HTTPS SSH

Overview

The goal of this project is to benchmark perforamance of PyTorch and MXNet on a recurrent network based model using single and multi-GPU configurations. Findings are reported in this [blog post] (http://borealisai.com/2018/02/16/standardizing-a-machine-learning-framework-for-applied-research/).

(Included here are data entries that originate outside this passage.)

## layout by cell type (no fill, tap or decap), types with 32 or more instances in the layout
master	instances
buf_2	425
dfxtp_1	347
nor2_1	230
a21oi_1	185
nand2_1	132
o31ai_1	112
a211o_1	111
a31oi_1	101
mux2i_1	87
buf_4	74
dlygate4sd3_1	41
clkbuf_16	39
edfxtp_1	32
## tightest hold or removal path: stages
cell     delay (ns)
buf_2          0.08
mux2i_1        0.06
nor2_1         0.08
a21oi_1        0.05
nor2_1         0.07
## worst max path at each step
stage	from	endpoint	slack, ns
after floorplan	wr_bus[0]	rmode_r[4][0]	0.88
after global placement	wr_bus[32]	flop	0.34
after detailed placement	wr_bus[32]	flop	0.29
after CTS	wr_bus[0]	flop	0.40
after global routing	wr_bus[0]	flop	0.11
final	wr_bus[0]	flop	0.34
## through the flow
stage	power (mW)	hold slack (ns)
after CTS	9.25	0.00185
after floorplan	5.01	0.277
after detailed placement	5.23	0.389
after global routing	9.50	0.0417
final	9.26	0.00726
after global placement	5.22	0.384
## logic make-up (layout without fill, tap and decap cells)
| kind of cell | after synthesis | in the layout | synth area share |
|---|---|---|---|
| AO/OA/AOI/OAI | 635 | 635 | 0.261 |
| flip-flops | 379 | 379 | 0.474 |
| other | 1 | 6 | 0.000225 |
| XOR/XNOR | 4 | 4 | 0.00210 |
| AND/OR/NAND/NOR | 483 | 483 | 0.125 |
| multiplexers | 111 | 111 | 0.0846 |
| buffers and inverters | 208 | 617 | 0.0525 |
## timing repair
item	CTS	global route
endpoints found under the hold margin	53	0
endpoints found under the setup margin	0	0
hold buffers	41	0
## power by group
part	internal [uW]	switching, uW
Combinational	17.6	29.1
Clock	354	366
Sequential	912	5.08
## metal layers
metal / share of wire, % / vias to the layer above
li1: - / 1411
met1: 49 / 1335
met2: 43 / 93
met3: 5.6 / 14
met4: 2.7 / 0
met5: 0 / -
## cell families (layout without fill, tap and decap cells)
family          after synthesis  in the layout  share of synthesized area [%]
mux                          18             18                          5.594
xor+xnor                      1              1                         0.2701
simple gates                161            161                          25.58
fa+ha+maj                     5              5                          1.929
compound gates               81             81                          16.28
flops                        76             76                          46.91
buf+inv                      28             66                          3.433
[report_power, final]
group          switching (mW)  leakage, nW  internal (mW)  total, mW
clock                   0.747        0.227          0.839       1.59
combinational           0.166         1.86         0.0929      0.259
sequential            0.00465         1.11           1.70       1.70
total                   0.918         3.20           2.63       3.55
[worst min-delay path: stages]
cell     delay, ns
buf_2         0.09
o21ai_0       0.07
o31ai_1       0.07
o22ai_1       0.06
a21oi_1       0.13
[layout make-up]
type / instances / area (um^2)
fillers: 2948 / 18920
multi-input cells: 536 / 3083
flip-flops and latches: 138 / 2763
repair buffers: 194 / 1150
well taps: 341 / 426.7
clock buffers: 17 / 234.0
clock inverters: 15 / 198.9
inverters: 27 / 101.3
[src/adcsq_sequencer.sv]
// Scan, wait-for-read and injection sequencer for the converter.
// Assumes a SAR core that answers start with a done pulse and result.
//
// The address map and the strobed register port are this design's own decisions.
`timescale 1ns/10ps
module adcsq_sequencer
  import adcsq_pkg::*;
#(
  parameter int RESET_CAL_CYC = ADCSQ_RESET_CAL_CYC,
  parameter int CONV_CYC = ADCSQ_CONV_CYC,
  parameter int POSTCAL_CYC = ADCSQ_POSTCAL_CYC
) (
  input wire logic clk,
  input wire logic reset_n,
  input wire logic [3:0] reg_addr,
  input wire logic [15:0] reg_wdata,
  input wire logic reg_wr,
  input wire logic reg_rd,
  output logic [15:0] reg_rdata,
  input wire logic capture_compare_ch_trigger,
  input wire logic pwm_timer_trigger,
  output logic core_start,
  output logic [3:0] core_channel,
  input wire logic core_done,
  input wire logic [11:0] core_result,
  output logic conv_busy_flag,
  output logic cal_busy
);

  ////////////////////////////////////////////////////////////////////////////
  // Declarations
  localparam logic [15:0] CNT_W_MAX = 16'hffff;
  adcsq_state_e state_ff;
  logic [15:0] cnt_ff;
  logic [1:0] conv_mode_sel_ff;
  logic conv_start_bit_ff;
  logic wait_read_enable_ff;
  logic inject_enable_ff;
  logic inject_request_bit_ff;
  logic post_cal_disable_ff;
  logic [3:0] start_channel_sel_ff;
  logic conv_done_flag_ff;
  logic overrun_inject_flag_ff;
  logic [15:0] main_result_reg_ff;
  logic [11:0] inj_result_ff;
  logic [3:0] inj_channel_ff;
  logic main_unread_ff;
  logic inj_unread_ff;
  logic [15:0] tmp_buf_ff;
  logic tmp_full_ff;
  logic busy_ff;
  logic [3:0] cur_ch_ff;
  logic cur_inj_ff;
  logic std_pend_ff;
  logic inj_pend_ff;
  logic stop_req_ff;
  logic [15:0] rdata_ff;
  logic core_start_ff;
  logic wr_ctrl;
  logic start_rise;
  logic req_rise_sw;
  logic inj_trig;
  logic inj_active;
  logic rd_main;
  logic rd_inj;
  logic conv_end;
  logic std_end;
  logic inj_end;
  logic last_in_seq;
  logic seq_more;
  logic launch_inj;
  logic launch_std;
  logic restart_ff;

  // Cycle count of a given length, clipped to the counter
  function automatic logic [15:0] cyc16(input int n);
    cyc16 = (n > 65535) ? CNT_W_MAX : 16'(n);
  endfunction

  ////////////////////////////////////////////////////////////////////////////
  // Decode
  assign wr_ctrl = reg_wr && (reg_addr == ADCSQ_OFF_CTRL0);
  assign rd_main = reg_rd && (reg_addr == ADCSQ_OFF_MAIN_RES);
  assign rd_inj = reg_rd && (reg_addr == ADCSQ_OFF_INJ_RES);
  assign start_rise = wr_ctrl && reg_wdata[ADCSQ_CTRL_START] && !conv_start_bit_ff;
  assign req_rise_sw = wr_ctrl && reg_wdata[ADCSQ_CTRL_INJ_REQ] && !inject_request_bit_ff;
  // Only a 0-to-1 change of the request bit counts as a new injection request
  assign inj_trig = req_rise_sw || ((capture_compare_ch_trigger || pwm_timer_trigger) && !inject_request_bit_ff);
  assign inj_active = inject_enable_ff && wait_read_enable_ff;
  // With post-calibration off the conversion ends straight from the convert phase
  assign conv_end = ((state_ff == ADCSQ_ST_POST_CAL) && (cnt_ff == 16'h0000)) ||
    ((state_ff == ADCSQ_ST_CONVERT) && post_cal_disable_ff && (core_done || cnt_ff == 16'h0000) &&
    !(start_rise && !cur_inj_ff));
  assign std_end = conv_end && !cur_inj_ff;
  assign inj_end = conv_end && cur_inj_ff;
  assign last_in_seq = (cur_ch_ff == 4'h0) || !conv_mode_sel_ff[1];
  // More conversions follow this one in the scan
  assign seq_more = !last_in_seq || (conv_mode_sel_ff == ADCSQ_MODE_SCAN_CONT && conv_start_bit_ff);
  // Injection has priority at every launch point
  assign launch_inj = inj_pend_ff && inj_active && (state_ff == ADCSQ_ST_IDLE);
  assign launch_std = std_pend_ff && !launch_inj && !tmp_full_ff && (state_ff == ADCSQ_ST_IDLE);

  ////////////////////////////////////////////////////////////////////////////
  // Control register
  always_ff @(posedge clk or negedge reset_n) begin
    if (!reset_n) begin
      conv_mode_sel_ff <= 2'h0;
      wait_read_enable_ff <= 1'b0;
      inject_enable_ff <= 1'b0;
      post_cal_disable_ff <= 1'b0;
      start_channel_sel_ff <= 4'h0;
      inj_channel_ff <= 4'h0;
    end else begin
      if (wr_ctrl) begin
        conv_mode_sel_ff <= reg_wdata[ADCSQ_CTRL_MODE_LSB +: 2];
        wait_read_enable_ff <= reg_wdata[ADCSQ_CTRL_WAIT_RD];
        inject_enable_ff <= reg_wdata[ADCSQ_CTRL_INJ_EN];
        post_cal_disable_ff <= reg_wdata[ADCSQ_CTRL_CAL_OFF];
        start_channel_sel_ff <= reg_wdata[ADCSQ_CTRL_CH_LSB +: 4];
      end
      // Only software writes the injection channel
      if (reg_wr && reg_addr == ADCSQ_OFF_INJ_RES) begin
        inj_channel_ff <= reg_wdata[ADCSQ_RES_CH_LSB +: 4];
      end
    end
  end

  ////////////////////////////////////////////////////////////////////////////
  // Start bit: software write, hardware clear at single scan end
  always_ff @(posedge clk or negedge reset_n) begin
    if (!reset_n) begin
      conv_start_bit_ff <= 1'b0;
    end else if (wr_ctrl) begin
      conv_start_bit_ff <= reg_wdata[ADCSQ_CTRL_START];
    end else if (std_end && last_in_seq && (conv_mode_sel_ff == ADCSQ_MODE_SCAN_SINGLE || !conv_mode_sel_ff[1])) begin
      conv_start_bit_ff <= 1'b0;
    end
  end

  ////////////////////////////////////////////////////////////////////////////
  // Injection request bit; set wins over clear
  always_ff @(posedge clk or negedge reset_n) begin
    if (!reset_n) begin
      inject_request_bit_ff <= 1'b0;
    end else if (capture_compare_ch_trigger || pwm_timer_trigger) begin
      inject_request_bit_ff <= 1'b1;
    end else if (wr_ctrl) begin
      inject_request_bit_ff <= reg_wdata[ADCSQ_CTRL_INJ_REQ];
    end else if (launch_inj) begin
      inject_request_bit_ff <= 1'b0;
    end
  end

  ////////////////////////////////////////////////////////////////////////////
  // Pending requests
  always_ff @(posedge clk or negedge reset_n) begin
    if (!reset_n) begin
      inj_pend_ff <= 1'b0;
    end else if (inj_trig) begin
      inj_pend_ff <= 1'b1;
    end else if (launch_inj || (wr_ctrl && !reg_wdata[ADCSQ_CTRL_INJ_REQ])) begin
      // Launched, or a stale request dropped by a software clear
      inj_pend_ff <= 1'b0;
    end
  end

  always_ff @(posedge clk or negedge reset_n) begin
    if (!reset_n) begin
      std_pend_ff <= 1'b0;
      stop_req_ff <= 1'b0;
    end else begin
      if (start_rise) begin
        std_pend_ff <= 1'b1;
      end else if (launch_std) begin
        std_pend_ff <= 1'b0;
      end else if (std_end && seq_more && conv_mode_sel_ff[1]) begin
        std_pend_ff <= 1'b1;
      end
      // Start cleared mid-scan: finish the sequence then stop
      if (wr_ctrl && !reg_wdata[ADCSQ_CTRL_START] && busy_ff) begin
        stop_req_ff <= 1'b1;
      end else if (!busy_ff) begin
        stop_req_ff <= 1'b0;
      end
    end
  end

  ////////////////////////////////////////////////////////////////////////////
  // Sequencer state, channel and timing counter
  always_ff @(posedge clk or negedge reset_n) begin
    if (!reset_n) begin
      state_ff <= ADCSQ_ST_RESET_CAL;
      cnt_ff <= 16'h0000;
      cur_ch_ff <= 4'h0;
      cur_inj_ff <= 1'b0;
      core_start_ff <= 1'b0;
    end else begin
      core_start_ff <= 1'b0;
      case (state_ff)
        ADCSQ_ST_RESET_CAL: begin
          if (cnt_ff >= cyc16(RESET_CAL_CYC - 1)) begin
            state_ff <= ADCSQ_ST_IDLE;
            cnt_ff <= 16'h0000;
          end else begin
            cnt_ff <= cnt_ff + 16'h0001;
          end
        end
        ADCSQ_ST_IDLE: begin
          if (launch_inj) begin
            cur_inj_ff <= 1'b1;
            state_ff <= ADCSQ_ST_CONVERT;
            cnt_ff <= cyc16(CONV_CYC - 1);
            core_start_ff <= 1'b1;
          end else if (launch_std) begin
            cur_inj_ff <= 1'b0;
            // New sequence from select, else next lower channel
            if (!busy_ff || !conv_mode_sel_ff[1] || cur_ch_ff == 4'h0 || restart_ff) begin
              cur_ch_ff <= start_channel_sel_ff;
            end else begin
              cur_ch_ff <= cur_ch_ff - 4'h1;
            end
            state_ff <= ADCSQ_ST_CONVERT;
            cnt_ff <= cyc16(CONV_CYC - 1);
            core_start_ff <= 1'b1;
          end
        end
        ADCSQ_ST_CONVERT: begin
          if (start_rise && !cur_inj_ff) begin
            state_ff <= ADCSQ_ST_IDLE;
          end else if (core_done || cnt_ff == 16'h0000) begin
            state_ff <= post_cal_disable_ff ? ADCSQ_ST_IDLE : ADCSQ_ST_POST_CAL;
            cnt_ff <= post_cal_disable_ff ? 16'h0000 : cyc16(POSTCAL_CYC - 1);
          end else begin
            cnt_ff <= cnt_ff - 16'h0001;
          end
        end
        ADCSQ_ST_POST_CAL: begin
          if (start_rise && !cur_inj_ff) begin
            state_ff <= ADCSQ_ST_IDLE;
          end else if (cnt_ff == 16'h0000) begin
            state_ff <= ADCSQ_ST_IDLE;
          end else begin
            cnt_ff <= cnt_ff - 16'h0001;
          end
        end
        default: begin
          state_ff <= ADCSQ_ST_IDLE;
        end
      endcase
    end
  end

  // A fresh start restarts the scan at the selected channel
  always_ff @(posedge clk or negedge reset_n) begin
    if (!reset_n) begin
      restart_ff <= 1'b0;
    end else if (start_rise) begin
      restart_ff <= 1'b1;
    end else if (launch_std) begin
      restart_ff <= 1'b0;
    end
  end

  ////////////////////////////////////////////////////////////////////////////
  // Busy flag
  always_ff @(posedge clk or negedge reset_n) begin
    if (!reset_n) begin
      busy_ff <= 1'b0;
    end else if (start_rise) begin
      busy_ff <= 1'b1;
    end else if (std_end && !seq_more && !tmp_full_ff) begin
      busy_ff <= 1'b0;
    end else if (std_end && stop_req_ff && last_in_seq) begin
      busy_ff <= 1'b0;
    end
  end

  ////////////////////////////////////////////////////////////////////////////
  // Result registers, buffer, flags
  always_ff @(posedge clk or negedge reset_n) begin
    if (!reset_n) begin
      main_result_reg_ff <= ADCSQ_RST_WORD;
      main_unread_ff <= 1'b0;
      tmp_buf_ff <= ADCSQ_RST_WORD;
      tmp_full_ff <= 1'b0;
      conv_done_flag_ff <= 1'b0;
      overrun_inject_flag_ff <= 1'b0;
    end else begin
      if (std_end) begin
        if (wait_read_enable_ff && main_unread_ff && !rd_main) begin
          tmp_buf_ff <= {cur_ch_ff, core_result};
          tmp_full_ff <= 1'b1;
        end else begin
          main_result_reg_ff <= {cur_ch_ff, core_result};
          main_unread_ff <= 1'b1;
          conv_done_flag_ff <= 1'b1;
          if (main_unread_ff && !rd_main) begin
            overrun_inject_flag_ff <= 1'b1;
          end
        end
      end else if (rd_main && tmp_full_ff) begin
        main_result_reg_ff <= tmp_buf_ff;
        tmp_full_ff <= 1'b0;
        conv_done_flag_ff <= 1'b1;
      end else if (rd_main) begin
        main_unread_ff <= 1'b0;
      end
      if (inj_end) begin
        overrun_inject_flag_ff <= 1'b1;
      end
      if (reg_wr && reg_addr == ADCSQ_OFF_STATUS && !std_end && !inj_end && !(rd_main && tmp_full_ff)) begin
        conv_done_flag_ff <= conv_done_flag_ff & ~reg_wdata[ADCSQ_ST_DONE];
        overrun_inject_flag_ff <= overrun_inject_flag_ff & ~reg_wdata[ADCSQ_ST_OVR_INJ];
      end
    end
  end

  // Injected result written directly, overwriting
  always_ff @(posedge clk or negedge reset_n) begin
    if (!reset_n) begin
      inj_result_ff <= 12'h000;
      inj_unread_ff <= 1'b0;
    end else if (inj_end) begin
      inj_result_ff <= core_result;
      inj_unread_ff <= 1'b1;
    end else if (rd_inj) begin
      inj_unread_ff <= 1'b0;
    end
  end

  ////////////////////////////////////////////////////////////////////////////
  // Read data, one cycle after the strobe
  always_ff @(posedge clk or negedge reset_n) begin
    if (!reset_n) begin
      rdata_ff <= ADCSQ_RST_WORD;
    end else if (reg_rd) begin
      case (reg_addr)
        ADCSQ_OFF_CTRL0: rdata_ff <= {4'h0, start_channel_sel_ff, 1'b0, post_cal_disable_ff,
          inject_request_bit_ff, inject_enable_ff, wait_read_enable_ff, conv_start_bit_ff, conv_mode_sel_ff};
        ADCSQ_OFF_STATUS: rdata_ff <= {11'h000, tmp_full_ff, (state_ff == ADCSQ_ST_RESET_CAL),
          overrun_inject_flag_ff, conv_done_flag_ff, busy_ff};
        ADCSQ_OFF_MAIN_RES: rdata_ff <= main_result_reg_ff;
        ADCSQ_OFF_INJ_RES: rdata_ff <= {inj_channel_ff, inj_result_ff};
        default: rdata_ff <= 16'h0000;
      endcase
    end else begin
      rdata_ff <= 16'h0000;
    end
  end

  ////////////////////////////////////////////////////////////////////////////
  // Outputs; channel follows live injection field
  assign reg_rdata = rdata_ff;
  assign core_start = core_start_ff;
  assign core_channel = cur_inj_ff ? inj_channel_ff : cur_ch_ff;
  assign conv_busy_flag = busy_ff;
  assign cal_busy = (state_ff == ADCSQ_ST_RESET_CAL);

endmodule
File: src/copr_pkg.sv
// constants for the charger option and processor-hot threshold register bank
package copr_pkg;

  // byte addresses on the serial register port, low byte even, high byte odd
  localparam logic [7:0]  ADDR_OPT_LO         = 8'h34;
  localparam logic [7:0]  ADDR_OPT_HI         = 8'h35;
  localparam logic [7:0]  ADDR_THR_LO         = 8'h36;
  localparam logic [7:0]  ADDR_THR_HI         = 8'h37;
  localparam logic [7:0]  UNMAPPED_DATA       = 8'h00;

  // reset values
  localparam logic [15:0] OPT_RESET           = 16'h0030;
  localparam logic [15:0] THR_RESET           = 16'h4a65;

  // charge control options field positions
  localparam int          OPT_HIZ             = 15;
  localparam int          OPT_RESTORE         = 14;
  localparam int          OPT_REMEASURE       = 13;
  localparam int          OPT_REVERSE_EN      = 12;
  localparam int          OPT_OPTIMIZER_EN    = 11;
  localparam int          OPT_CONSERVATIVE    = 6;
  localparam int          OPT_SHARED_PIN      = 5;
  localparam int          OPT_CLAMP_LSB       = 3;
  localparam int          OPT_RANGE_LOW       = 2;
  localparam int          OPT_BATT_OFF        = 1;
  localparam int          OPT_POWER_REPORT    = 0;
  localparam logic [15:0] OPT_RESTORE_MASK    = 16'h4000;
  localparam logic [15:0] OPT_REMEASURE_MASK  = 16'h2000;

  // processor-hot thresholds field positions
  localparam int          THR_SECOND_CURRENT_LIMIT_LSB       = 11;
  localparam int          THR_CRIT_DEG_LSB    = 9;
  localparam int          THR_RATIO           = 8;
  localparam int          THR_TH1_LSB         = 4;
  localparam int          THR_TH2_LSB         = 2;
  localparam int          THR_NOM_DEG         = 1;
  localparam int          THR_LOWER_EN        = 0;

  // alarm source indexes
  localparam int          SRC_LOW_VOLTAGE     = 0;
  localparam int          SRC_CRITICAL        = 1;
  localparam int          SRC_NOMINAL         = 2;
  localparam int          SRC_SYSTEM          = 3;
  localparam int          SRC_COUNT           = 4;

  // inductor clamp levels in mA
  localparam logic [13:0] CLAMP_MA_0          = 14'd6000;
  localparam logic [13:0] CLAMP_MA_1          = 14'd10000;
  localparam logic [13:0] CLAMP_MA_2          = 14'd15000;
  localparam logic [1:0]  CLAMP_OFF_CODE      = 2'h3;

  // second current limit percentages
  localparam logic [9:0]  SECOND_CURRENT_LIMIT_FINE_BASE     = 10'd105;
  localparam logic [9:0]  SECOND_CURRENT_LIMIT_FINE_STEP     = 10'd5;
  localparam logic [4:0]  SECOND_CURRENT_LIMIT_FINE_LAST     = 5'h19;
  localparam logic [4:0]  SECOND_CURRENT_LIMIT_COARSE_FIRST  = 5'h1a;
  localparam logic [9:0]  SECOND_CURRENT_LIMIT_COARSE_BASE   = 10'd250;
  localparam logic [9:0]  SECOND_CURRENT_LIMIT_COARSE_STEP   = 10'd50;
  localparam logic [4:0]  SECOND_CURRENT_LIMIT_IGNORED       = 5'h1f;
  localparam logic [9:0]  SECOND_CURRENT_LIMIT_RESET_PCT     = 10'd150;
  localparam logic [13:0] MARGIN_NUM          = 14'd11;
  localparam logic [13:0] MARGIN_DEN          = 14'd10;

  // system voltage thresholds in mV
  localparam logic [12:0] MULTI_CELL_BASE_MV  = 13'd5900;
  localparam logic [12:0] ONE_CELL_BASE_MV    = 13'd3100;
  localparam logic [12:0] TH1_STEP_MV         = 13'd100;
  localparam logic [12:0] TH2_MULTI_STEP_MV   = 13'd300;
  localparam logic [12:0] TH2_ONE_STEP_MV     = 13'd200;

  // low voltage alarm percentages of the input voltage limit
  localparam logic [6:0]  LV_FOLLOW_PCT       = 7'd100;
  localparam logic [6:0]  LV_LOW_PCT          = 7'd80;
  localparam logic [6:0]  LV_HIGH_PCT         = 7'd90;

  // deglitch timing
  localparam int          DEG_WIDTH           = 23;
  localparam int          CLK_PERIOD_NS       = 10;
  localparam int          SYS_DEG_NS          = 5000;
  localparam int          CRIT_DEG0_NS        = 15000;
  localparam int          CRIT_DEG1_NS        = 100000;
  localparam int          CRIT_DEG2_NS        = 400000;
  localparam int          CRIT_DEG3_NS        = 800000;
  localparam int          NOM_DEG0_NS         = 1000000;
  localparam int          NOM_DEG1_NS         = 50000000;
  localparam int          SYS_DEG_CYC         = (SYS_DEG_NS + CLK_PERIOD_NS - 1) / CLK_PERIOD_NS;
  localparam int          CRIT_DEG0_CYC       = (CRIT_DEG0_NS + CLK_PERIOD_NS - 1) / CLK_PERIOD_NS;
  localparam int          CRIT_DEG1_CYC       = (CRIT_DEG1_NS + CLK_PERIOD_NS - 1) / CLK_PERIOD_NS;
  localparam int          CRIT_DEG2_CYC       = (CRIT_DEG2_NS + CLK_PERIOD_NS - 1) / CLK_PERIOD_NS;
  localparam int          CRIT_DEG3_CYC       = (CRIT_DEG3_NS + CLK_PERIOD_NS - 1) / CLK_PERIOD_NS;
  localparam int          NOM_DEG0_CYC        = (NOM_DEG0_NS + CLK_PERIOD_NS - 1) / CLK_PERIOD_NS;
  localparam int          NOM_DEG1_CYC        = (NOM_DEG1_NS + CLK_PERIOD_NS - 1) / CLK_PERIOD_NS;

endpackage

File: src/copr_deglitch.sv
// persistence filter: output rises once the input has held high for limit cycles
`timescale 1ns/1ps
module copr_deglitch (
  // clock and reset
  input  wire logic                         clk_sys_i,
  input  wire logic                         reset_i,
  // level and hold time
  input  wire logic                         level_i,
  input  wire logic [copr_pkg::DEG_WIDTH-1:0] limit_i,
  // filtered level
  output logic                              qualified_o
);

  logic [copr_pkg::DEG_WIDTH-1:0] count;
  logic [copr_pkg::DEG_WIDTH-1:0] next_count;
  logic                           held;

  // saturating count of consecutive high cycles
  assign held       = (count >= limit_i);
  assign next_count = !level_i ? '0 : (held ? count : count + 1'b1);

  always_ff @(posedge clk_sys_i) begin
    if (reset_i) begin
      count       <= '0;
      qualified_o <= 1'b0;
    end else begin
      count       <= next_count;
      qualified_o <= level_i && (next_count >= limit_i);
    end
  end

endmodule // copr_deglitch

Hardware and Software Configuration

For easy reproducibility, results have been reported on an EC2 instance using a community Deep Learning image. The results were also run on Borealis AI machines to see how performance varies.

Amazon EC2

Spec Value
AMI Id ami-0a9fac70
EC2 instance type p3.2xlarge
GPU type Tesla V100

Setup

Amazon EC2

Launch an instance of your choice using the Deep Learning AMI (ami-9ba7c4e1). The results below were posted using a p3.8xlarge instance since we wanted to benchmark on the Volta architecutre with multiple GPUs.

ssh <ec2-instance-ip>

## PYTORCH ##
cd pytorch
# open run.sh and check parameters are what you need
source activate pytorch_p36
./run.sh example.pkl

## MXNET ##
cd mxnet
# open run.sh and check parameters are what you need
source activate mxnet_p36
./run.sh example.pkl

Custom Setup

Set up a virtual environment and install the following libraries. Note that the commands below install the versions of the framework used in this benchmark.

Install PyTorch:

pip install http://download.pytorch.org/whl/cu90/torch-0.3.0.post4-cp36-cp36m-linux_x86_64.whl

Install MXNet:

pip install mxnet-cu90

Run

Navigate to one of the pytorch or mxnet directories and run as follows.

cd <framework-name>
./run.sh example.pkl

run.sh is a bash script that wraps the python run script run.py. To modify the arguments passed open run.sh and change the values accordingly. The full list of supported arguments are:

python <framework>/run.py --help

Model and hyperparameters

See <framework>/model.py for details on the model.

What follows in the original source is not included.